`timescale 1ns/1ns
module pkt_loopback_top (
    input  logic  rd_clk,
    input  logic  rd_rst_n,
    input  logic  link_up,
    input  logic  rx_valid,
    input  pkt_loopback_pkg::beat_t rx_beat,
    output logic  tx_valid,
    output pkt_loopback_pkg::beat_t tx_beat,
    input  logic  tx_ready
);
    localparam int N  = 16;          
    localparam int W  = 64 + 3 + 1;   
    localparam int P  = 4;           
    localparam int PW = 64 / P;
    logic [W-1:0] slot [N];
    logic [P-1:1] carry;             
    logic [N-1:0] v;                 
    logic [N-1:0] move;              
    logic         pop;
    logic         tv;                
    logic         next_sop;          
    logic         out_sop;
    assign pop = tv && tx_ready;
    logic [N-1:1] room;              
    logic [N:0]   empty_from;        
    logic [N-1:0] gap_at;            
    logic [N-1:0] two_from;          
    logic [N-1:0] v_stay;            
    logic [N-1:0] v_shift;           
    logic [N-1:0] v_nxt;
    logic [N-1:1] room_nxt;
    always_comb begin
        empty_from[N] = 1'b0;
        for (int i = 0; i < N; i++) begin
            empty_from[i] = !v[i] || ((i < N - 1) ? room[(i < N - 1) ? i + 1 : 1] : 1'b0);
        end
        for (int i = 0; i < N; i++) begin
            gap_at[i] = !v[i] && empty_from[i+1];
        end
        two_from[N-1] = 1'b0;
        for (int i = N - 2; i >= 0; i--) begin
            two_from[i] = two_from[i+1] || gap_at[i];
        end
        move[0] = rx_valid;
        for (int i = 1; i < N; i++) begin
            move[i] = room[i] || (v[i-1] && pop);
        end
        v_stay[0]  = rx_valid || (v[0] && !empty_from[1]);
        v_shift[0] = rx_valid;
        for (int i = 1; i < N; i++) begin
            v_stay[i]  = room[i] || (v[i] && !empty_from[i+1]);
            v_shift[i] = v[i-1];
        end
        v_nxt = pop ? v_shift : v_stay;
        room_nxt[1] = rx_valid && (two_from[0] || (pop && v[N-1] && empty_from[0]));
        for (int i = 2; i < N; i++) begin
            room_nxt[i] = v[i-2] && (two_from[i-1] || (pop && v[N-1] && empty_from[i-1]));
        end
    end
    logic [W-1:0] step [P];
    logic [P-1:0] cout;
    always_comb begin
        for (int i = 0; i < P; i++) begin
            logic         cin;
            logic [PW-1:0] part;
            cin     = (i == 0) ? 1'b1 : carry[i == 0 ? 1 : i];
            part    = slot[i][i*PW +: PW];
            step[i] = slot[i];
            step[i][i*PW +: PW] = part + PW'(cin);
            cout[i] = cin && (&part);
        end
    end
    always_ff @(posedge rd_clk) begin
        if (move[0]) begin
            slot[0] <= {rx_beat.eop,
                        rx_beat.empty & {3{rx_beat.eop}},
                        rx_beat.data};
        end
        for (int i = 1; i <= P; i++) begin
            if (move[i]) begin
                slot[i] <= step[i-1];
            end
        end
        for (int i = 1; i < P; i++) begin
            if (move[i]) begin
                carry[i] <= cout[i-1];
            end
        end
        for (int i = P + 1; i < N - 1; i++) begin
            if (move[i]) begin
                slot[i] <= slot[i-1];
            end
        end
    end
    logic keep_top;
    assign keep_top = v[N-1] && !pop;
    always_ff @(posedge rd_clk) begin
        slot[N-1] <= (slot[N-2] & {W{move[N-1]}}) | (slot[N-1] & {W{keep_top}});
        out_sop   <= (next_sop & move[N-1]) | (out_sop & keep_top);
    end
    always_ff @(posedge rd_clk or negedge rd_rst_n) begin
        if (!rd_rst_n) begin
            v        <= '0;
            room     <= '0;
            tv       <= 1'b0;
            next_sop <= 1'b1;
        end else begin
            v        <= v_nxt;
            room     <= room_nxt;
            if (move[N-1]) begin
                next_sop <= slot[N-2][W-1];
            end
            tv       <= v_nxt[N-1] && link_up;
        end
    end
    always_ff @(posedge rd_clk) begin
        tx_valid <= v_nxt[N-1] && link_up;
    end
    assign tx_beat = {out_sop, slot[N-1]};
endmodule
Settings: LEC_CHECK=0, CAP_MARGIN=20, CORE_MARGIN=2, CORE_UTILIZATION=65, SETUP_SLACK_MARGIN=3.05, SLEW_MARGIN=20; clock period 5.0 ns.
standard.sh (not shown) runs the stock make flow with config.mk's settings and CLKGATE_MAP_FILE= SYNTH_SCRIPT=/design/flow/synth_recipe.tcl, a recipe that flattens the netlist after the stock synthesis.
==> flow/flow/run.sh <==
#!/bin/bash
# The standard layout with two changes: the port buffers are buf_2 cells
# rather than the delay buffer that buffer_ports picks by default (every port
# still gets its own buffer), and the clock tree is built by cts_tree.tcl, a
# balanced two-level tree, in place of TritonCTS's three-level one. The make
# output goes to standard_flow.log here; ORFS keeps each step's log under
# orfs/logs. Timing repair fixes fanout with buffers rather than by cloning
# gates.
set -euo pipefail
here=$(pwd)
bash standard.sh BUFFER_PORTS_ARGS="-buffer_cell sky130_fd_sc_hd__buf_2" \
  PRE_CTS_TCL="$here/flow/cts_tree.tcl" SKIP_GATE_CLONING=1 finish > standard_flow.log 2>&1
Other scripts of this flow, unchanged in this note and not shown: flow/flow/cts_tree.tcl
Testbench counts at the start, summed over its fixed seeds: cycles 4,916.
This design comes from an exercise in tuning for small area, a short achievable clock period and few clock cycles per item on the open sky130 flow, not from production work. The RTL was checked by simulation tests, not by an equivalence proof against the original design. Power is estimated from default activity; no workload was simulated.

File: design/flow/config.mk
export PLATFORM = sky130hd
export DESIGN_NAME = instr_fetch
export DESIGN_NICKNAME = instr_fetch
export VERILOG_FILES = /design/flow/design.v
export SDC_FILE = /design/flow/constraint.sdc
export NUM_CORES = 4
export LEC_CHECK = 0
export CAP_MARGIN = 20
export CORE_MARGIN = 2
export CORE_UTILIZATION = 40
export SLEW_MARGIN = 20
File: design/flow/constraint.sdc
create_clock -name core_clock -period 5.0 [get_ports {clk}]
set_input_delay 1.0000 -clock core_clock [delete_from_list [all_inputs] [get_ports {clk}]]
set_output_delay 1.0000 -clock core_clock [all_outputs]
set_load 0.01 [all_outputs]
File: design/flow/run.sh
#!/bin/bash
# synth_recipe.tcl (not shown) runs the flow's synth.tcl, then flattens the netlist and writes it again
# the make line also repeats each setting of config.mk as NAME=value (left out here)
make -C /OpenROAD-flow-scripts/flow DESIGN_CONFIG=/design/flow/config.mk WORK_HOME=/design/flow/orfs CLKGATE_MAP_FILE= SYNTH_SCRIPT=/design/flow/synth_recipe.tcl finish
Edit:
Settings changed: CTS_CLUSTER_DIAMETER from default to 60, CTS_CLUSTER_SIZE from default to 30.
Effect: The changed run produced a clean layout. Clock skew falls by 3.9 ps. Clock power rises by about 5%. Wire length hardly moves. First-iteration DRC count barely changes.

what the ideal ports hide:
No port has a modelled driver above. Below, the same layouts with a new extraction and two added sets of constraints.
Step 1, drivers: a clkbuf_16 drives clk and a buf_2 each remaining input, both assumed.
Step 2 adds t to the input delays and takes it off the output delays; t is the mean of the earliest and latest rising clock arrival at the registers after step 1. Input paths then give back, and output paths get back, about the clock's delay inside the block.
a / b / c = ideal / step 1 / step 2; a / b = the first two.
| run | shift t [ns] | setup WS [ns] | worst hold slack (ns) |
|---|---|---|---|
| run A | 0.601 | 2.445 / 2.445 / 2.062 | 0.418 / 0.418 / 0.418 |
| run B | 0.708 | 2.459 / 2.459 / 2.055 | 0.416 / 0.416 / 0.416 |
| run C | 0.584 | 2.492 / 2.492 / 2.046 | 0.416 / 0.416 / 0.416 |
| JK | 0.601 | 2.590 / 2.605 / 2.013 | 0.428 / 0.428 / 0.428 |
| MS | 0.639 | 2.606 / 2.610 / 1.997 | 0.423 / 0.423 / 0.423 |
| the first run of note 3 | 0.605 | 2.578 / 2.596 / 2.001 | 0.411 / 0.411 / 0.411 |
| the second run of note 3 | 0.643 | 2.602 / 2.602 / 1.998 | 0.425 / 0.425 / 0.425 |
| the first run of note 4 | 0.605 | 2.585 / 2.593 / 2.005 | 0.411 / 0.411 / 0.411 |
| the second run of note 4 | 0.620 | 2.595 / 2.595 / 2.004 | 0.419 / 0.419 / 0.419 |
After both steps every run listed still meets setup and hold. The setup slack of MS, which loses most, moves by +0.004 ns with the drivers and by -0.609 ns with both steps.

····················

= Directions =
Only one stretch of the records above is wanted: the lines between the one holding "assign keep_top = v[N-1] && !pop;" and the one holding "Other scripts of", inclusive, reproduced exactly.

= Answer for the task =
    assign keep_top = v[N-1] && !pop;
    always_ff @(posedge rd_clk) begin
        slot[N-1] <= (slot[N-2] & {W{move[N-1]}}) | (slot[N-1] & {W{keep_top}});
        out_sop   <= (next_sop & move[N-1]) | (out_sop & keep_top);
    end
    always_ff @(posedge rd_clk or negedge rd_rst_n) begin
        if (!rd_rst_n) begin
            v        <= '0;
            room     <= '0;
            tv       <= 1'b0;
            next_sop <= 1'b1;
        end else begin
            v        <= v_nxt;
            room     <= room_nxt;
            if (move[N-1]) begin
                next_sop <= slot[N-2][W-1];
            end
            tv       <= v_nxt[N-1] && link_up;
        end
    end
    always_ff @(posedge rd_clk) begin
        tx_valid <= v_nxt[N-1] && link_up;
    end
    assign tx_beat = {out_sop, slot[N-1]};
endmodule
Settings: LEC_CHECK=0, CAP_MARGIN=20, CORE_MARGIN=2, CORE_UTILIZATION=65, SETUP_SLACK_MARGIN=3.05, SLEW_MARGIN=20; clock period 5.0 ns.
standard.sh (not shown) runs the stock make flow with config.mk's settings and CLKGATE_MAP_FILE= SYNTH_SCRIPT=/design/flow/synth_recipe.tcl, a recipe that flattens the netlist after the stock synthesis.
==> flow/flow/run.sh <==
#!/bin/bash
# The standard layout with two changes: the port buffers are buf_2 cells
# rather than the delay buffer that buffer_ports picks by default (every port
# still gets its own buffer), and the clock tree is built by cts_tree.tcl, a
# balanced two-level tree, in place of TritonCTS's three-level one. The make
# output goes to standard_flow.log here; ORFS keeps each step's log under
# orfs/logs. Timing repair fixes fanout with buffers rather than by cloning
# gates.
set -euo pipefail
here=$(pwd)
bash standard.sh BUFFER_PORTS_ARGS="-buffer_cell sky130_fd_sc_hd__buf_2" \
  PRE_CTS_TCL="$here/flow/cts_tree.tcl" SKIP_GATE_CLONING=1 finish > standard_flow.log 2>&1
Other scripts of this flow, unchanged in this note and not shown: flow/flow/cts_tree.tcl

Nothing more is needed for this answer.